• Activity
In the data below, how many lines contain the word "instances"? Answer with the number alone.

Content starts

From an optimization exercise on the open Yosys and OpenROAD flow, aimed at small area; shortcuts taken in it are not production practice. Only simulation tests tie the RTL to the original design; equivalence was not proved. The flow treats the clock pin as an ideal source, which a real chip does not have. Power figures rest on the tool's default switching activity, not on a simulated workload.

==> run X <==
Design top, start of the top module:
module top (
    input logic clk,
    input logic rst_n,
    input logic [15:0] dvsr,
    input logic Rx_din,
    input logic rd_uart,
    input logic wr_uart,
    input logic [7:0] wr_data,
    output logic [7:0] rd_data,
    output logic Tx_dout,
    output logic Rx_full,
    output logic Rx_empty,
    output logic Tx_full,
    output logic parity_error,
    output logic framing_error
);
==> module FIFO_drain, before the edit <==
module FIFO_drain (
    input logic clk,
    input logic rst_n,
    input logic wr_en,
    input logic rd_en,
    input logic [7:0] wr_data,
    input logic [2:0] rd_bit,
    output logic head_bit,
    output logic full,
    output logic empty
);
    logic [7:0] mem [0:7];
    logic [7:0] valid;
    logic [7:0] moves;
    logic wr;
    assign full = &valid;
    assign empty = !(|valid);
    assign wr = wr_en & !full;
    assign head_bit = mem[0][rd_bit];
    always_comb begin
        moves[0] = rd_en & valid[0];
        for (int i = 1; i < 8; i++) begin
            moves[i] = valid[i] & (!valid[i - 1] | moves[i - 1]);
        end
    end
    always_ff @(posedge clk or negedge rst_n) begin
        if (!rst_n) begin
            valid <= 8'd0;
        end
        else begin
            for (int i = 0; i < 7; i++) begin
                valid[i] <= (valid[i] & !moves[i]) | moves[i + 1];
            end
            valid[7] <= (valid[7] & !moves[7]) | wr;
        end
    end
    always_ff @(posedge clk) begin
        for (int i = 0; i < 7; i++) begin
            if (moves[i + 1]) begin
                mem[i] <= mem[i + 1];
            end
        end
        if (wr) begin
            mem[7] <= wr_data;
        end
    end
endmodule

Content ends
Content starts

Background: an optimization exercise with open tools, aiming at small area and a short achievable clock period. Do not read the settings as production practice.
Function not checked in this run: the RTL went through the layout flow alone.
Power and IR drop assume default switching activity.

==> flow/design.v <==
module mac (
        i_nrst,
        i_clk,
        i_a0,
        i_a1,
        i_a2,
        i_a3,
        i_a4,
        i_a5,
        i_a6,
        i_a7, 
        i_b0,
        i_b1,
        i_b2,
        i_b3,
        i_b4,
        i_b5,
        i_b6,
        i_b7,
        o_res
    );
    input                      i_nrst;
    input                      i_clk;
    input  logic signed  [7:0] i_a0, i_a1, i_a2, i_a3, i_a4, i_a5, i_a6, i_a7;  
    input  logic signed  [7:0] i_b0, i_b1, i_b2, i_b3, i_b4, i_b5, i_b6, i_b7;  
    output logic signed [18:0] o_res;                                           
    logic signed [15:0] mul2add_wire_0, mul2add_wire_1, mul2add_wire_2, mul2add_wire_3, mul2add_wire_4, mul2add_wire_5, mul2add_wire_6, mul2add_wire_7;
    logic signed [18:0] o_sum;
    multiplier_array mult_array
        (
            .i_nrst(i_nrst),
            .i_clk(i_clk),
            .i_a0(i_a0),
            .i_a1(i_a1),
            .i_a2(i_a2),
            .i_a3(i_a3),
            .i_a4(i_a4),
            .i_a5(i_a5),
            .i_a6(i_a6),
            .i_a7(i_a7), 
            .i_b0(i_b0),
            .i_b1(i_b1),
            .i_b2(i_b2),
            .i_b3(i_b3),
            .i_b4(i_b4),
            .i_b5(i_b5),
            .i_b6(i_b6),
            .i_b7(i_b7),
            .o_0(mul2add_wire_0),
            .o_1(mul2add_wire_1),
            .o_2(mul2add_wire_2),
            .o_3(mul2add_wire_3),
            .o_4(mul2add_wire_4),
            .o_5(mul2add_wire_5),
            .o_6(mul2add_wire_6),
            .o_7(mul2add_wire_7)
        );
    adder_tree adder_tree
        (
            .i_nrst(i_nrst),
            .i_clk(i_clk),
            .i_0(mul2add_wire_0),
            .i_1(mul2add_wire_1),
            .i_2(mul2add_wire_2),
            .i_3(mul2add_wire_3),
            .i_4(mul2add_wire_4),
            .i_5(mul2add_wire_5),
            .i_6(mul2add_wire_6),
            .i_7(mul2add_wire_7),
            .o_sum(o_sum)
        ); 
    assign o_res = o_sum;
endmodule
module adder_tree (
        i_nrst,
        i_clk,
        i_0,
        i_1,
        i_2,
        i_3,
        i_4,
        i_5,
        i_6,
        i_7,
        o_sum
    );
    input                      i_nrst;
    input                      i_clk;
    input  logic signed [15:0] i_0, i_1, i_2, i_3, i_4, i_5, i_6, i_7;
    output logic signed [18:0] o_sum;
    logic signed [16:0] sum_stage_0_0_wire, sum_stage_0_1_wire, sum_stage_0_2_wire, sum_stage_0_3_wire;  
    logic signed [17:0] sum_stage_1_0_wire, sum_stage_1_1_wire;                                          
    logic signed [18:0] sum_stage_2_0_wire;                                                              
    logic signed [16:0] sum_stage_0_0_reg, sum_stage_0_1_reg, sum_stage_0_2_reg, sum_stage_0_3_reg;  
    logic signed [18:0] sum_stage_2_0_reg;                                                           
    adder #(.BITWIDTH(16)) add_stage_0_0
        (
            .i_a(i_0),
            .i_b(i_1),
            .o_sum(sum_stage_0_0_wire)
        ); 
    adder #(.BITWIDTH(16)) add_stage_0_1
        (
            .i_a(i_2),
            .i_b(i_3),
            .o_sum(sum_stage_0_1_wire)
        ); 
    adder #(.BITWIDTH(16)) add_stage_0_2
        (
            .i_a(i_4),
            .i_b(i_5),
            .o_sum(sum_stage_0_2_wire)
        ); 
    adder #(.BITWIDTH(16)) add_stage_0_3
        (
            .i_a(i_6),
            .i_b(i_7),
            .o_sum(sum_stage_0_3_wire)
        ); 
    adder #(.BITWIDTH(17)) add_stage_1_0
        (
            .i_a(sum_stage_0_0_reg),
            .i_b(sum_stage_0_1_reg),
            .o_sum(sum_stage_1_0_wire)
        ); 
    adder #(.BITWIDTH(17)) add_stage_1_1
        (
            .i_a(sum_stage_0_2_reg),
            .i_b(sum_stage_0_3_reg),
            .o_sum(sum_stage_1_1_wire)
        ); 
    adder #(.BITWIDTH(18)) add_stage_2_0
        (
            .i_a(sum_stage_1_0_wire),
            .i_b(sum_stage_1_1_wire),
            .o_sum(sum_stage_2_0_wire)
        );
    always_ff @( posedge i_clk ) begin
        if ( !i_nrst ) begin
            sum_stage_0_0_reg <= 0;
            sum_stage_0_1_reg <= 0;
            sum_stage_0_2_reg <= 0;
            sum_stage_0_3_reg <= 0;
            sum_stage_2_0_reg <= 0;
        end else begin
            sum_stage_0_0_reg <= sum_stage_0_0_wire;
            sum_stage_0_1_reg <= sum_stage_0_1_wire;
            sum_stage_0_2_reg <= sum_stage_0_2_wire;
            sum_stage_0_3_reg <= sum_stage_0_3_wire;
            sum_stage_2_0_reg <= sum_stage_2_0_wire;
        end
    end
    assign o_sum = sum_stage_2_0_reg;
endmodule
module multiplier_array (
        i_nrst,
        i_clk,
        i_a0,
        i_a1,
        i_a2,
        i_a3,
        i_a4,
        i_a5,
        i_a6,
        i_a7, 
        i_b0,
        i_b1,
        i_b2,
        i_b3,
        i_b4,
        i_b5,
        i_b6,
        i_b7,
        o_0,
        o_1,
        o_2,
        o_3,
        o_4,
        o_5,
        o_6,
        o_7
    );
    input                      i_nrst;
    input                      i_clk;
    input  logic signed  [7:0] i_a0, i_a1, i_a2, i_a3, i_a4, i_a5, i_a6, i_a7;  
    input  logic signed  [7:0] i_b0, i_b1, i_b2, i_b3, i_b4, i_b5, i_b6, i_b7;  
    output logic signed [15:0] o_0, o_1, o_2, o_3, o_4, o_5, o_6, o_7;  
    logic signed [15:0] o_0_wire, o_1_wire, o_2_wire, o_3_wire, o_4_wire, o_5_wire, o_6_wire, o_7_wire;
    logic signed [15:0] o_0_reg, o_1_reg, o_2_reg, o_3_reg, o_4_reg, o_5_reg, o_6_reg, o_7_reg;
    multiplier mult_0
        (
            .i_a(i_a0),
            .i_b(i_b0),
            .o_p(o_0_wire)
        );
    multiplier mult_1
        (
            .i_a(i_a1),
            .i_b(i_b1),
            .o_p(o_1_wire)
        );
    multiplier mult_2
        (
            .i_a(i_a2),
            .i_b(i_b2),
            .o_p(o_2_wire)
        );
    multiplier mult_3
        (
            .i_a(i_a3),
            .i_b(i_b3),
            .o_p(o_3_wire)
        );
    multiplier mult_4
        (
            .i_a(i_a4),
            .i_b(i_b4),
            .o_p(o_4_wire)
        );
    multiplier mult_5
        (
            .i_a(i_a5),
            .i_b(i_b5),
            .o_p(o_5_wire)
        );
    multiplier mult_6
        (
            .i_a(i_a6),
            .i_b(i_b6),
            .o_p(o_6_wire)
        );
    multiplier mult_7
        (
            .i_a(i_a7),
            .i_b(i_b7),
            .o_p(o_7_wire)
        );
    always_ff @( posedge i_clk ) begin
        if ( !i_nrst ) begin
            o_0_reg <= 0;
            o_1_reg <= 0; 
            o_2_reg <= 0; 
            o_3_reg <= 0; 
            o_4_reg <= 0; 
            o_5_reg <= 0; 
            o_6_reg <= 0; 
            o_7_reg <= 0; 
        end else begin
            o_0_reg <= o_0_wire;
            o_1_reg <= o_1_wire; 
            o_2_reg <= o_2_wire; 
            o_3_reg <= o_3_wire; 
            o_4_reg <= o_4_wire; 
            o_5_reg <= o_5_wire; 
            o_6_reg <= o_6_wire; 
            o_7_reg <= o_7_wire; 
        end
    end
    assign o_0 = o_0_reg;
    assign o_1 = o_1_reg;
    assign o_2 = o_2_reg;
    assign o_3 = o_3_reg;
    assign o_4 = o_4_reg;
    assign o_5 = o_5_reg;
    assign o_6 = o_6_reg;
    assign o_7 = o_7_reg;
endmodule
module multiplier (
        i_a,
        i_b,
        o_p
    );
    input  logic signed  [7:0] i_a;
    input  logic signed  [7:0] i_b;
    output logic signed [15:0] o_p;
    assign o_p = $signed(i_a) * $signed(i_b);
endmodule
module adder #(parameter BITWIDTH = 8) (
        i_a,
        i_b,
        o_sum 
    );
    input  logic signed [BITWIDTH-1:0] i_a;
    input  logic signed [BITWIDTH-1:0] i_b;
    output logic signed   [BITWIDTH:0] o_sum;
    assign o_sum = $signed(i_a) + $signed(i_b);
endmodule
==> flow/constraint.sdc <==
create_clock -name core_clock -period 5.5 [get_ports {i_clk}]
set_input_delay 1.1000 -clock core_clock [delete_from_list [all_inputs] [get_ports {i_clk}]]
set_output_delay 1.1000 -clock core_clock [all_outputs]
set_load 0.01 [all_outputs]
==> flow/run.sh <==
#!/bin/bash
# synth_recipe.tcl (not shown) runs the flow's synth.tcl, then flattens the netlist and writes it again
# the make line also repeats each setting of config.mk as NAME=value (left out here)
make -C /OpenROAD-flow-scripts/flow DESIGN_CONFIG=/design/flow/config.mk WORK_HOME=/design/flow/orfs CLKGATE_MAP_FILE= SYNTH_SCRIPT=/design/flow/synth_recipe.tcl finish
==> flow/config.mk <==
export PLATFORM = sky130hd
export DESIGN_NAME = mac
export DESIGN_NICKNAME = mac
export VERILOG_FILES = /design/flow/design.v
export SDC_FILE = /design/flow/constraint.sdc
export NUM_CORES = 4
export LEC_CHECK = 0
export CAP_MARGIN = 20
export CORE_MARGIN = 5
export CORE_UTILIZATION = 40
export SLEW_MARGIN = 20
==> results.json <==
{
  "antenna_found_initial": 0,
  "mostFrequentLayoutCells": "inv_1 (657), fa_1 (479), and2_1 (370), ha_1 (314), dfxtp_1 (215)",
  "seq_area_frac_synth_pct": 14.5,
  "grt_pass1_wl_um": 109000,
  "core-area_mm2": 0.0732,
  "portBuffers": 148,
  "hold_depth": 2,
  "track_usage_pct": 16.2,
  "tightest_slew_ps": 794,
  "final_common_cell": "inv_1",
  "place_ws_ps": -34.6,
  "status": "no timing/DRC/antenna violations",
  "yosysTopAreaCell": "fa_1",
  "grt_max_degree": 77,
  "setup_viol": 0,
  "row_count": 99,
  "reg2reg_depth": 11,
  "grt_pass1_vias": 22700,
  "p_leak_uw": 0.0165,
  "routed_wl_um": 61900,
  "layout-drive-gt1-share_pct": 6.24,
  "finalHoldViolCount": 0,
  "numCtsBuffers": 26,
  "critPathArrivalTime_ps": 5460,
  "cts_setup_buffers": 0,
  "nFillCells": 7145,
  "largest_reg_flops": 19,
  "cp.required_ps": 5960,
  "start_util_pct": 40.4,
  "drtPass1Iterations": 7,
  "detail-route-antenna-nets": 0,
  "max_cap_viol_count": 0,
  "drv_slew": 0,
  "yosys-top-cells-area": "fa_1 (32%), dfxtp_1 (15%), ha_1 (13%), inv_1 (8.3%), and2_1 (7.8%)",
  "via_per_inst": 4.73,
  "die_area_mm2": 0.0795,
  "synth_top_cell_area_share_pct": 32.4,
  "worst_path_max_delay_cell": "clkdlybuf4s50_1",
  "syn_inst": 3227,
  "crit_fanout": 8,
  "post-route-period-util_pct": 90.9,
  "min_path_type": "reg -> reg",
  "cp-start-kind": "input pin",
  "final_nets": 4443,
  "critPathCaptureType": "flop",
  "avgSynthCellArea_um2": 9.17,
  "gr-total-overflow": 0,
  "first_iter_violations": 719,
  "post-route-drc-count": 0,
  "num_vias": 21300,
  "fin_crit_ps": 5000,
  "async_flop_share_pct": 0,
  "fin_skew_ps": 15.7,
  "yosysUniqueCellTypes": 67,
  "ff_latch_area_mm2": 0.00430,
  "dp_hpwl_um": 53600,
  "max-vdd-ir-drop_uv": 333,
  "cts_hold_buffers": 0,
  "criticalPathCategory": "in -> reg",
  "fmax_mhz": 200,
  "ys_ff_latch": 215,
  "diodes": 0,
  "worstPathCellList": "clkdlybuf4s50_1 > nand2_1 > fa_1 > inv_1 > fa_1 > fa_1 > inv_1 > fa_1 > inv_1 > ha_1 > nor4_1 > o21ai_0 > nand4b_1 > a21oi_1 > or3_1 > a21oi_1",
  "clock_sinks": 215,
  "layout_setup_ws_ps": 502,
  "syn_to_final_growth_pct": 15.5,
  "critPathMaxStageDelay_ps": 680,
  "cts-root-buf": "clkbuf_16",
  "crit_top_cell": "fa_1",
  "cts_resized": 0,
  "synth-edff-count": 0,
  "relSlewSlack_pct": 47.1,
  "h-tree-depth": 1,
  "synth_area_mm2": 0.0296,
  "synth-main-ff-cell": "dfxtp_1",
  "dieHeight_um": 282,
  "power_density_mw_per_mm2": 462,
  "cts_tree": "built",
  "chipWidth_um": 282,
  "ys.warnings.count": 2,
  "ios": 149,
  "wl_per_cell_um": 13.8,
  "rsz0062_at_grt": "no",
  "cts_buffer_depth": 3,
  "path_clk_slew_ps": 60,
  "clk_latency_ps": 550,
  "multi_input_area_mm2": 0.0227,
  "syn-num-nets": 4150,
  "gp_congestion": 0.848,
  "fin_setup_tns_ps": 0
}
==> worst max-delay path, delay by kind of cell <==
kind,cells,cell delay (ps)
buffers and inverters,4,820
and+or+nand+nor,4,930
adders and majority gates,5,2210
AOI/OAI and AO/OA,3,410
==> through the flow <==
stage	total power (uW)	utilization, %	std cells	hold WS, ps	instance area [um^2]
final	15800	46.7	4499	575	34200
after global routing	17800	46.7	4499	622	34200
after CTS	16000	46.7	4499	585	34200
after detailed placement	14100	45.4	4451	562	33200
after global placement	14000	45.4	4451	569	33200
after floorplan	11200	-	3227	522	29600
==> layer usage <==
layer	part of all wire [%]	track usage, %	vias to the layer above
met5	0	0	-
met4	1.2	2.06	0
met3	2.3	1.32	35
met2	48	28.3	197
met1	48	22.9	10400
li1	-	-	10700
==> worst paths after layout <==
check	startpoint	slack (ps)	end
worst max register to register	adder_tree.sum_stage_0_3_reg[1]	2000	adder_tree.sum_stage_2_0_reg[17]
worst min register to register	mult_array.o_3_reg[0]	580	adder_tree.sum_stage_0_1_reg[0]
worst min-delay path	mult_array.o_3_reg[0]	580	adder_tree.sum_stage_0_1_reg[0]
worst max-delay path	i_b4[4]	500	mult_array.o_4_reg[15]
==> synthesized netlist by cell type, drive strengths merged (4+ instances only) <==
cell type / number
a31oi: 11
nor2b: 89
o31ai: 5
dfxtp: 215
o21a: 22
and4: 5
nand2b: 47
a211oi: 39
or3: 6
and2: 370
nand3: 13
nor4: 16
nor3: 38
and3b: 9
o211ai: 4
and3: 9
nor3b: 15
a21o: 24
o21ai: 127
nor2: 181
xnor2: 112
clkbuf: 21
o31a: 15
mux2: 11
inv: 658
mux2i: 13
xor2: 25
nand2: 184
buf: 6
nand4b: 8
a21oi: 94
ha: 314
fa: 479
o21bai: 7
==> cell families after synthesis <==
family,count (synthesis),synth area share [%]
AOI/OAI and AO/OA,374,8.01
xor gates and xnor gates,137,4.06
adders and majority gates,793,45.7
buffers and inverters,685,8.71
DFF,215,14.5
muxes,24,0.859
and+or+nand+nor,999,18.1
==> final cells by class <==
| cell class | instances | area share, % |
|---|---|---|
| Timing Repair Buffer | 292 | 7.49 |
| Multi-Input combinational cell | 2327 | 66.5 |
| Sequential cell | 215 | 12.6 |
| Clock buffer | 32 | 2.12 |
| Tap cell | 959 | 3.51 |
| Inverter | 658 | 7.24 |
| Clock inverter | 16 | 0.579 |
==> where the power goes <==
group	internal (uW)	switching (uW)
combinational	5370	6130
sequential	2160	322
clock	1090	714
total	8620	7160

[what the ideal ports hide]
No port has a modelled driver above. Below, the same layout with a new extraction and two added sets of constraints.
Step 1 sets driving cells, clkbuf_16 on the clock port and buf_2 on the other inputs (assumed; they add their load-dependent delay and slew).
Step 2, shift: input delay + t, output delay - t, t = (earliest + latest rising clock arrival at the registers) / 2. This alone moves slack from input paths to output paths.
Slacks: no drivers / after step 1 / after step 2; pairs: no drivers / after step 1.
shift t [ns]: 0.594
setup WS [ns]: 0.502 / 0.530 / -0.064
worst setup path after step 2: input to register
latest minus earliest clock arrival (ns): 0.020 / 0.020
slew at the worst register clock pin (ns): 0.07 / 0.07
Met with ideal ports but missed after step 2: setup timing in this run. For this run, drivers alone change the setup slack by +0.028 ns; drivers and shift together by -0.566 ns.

Content ends

• Reply to the task
2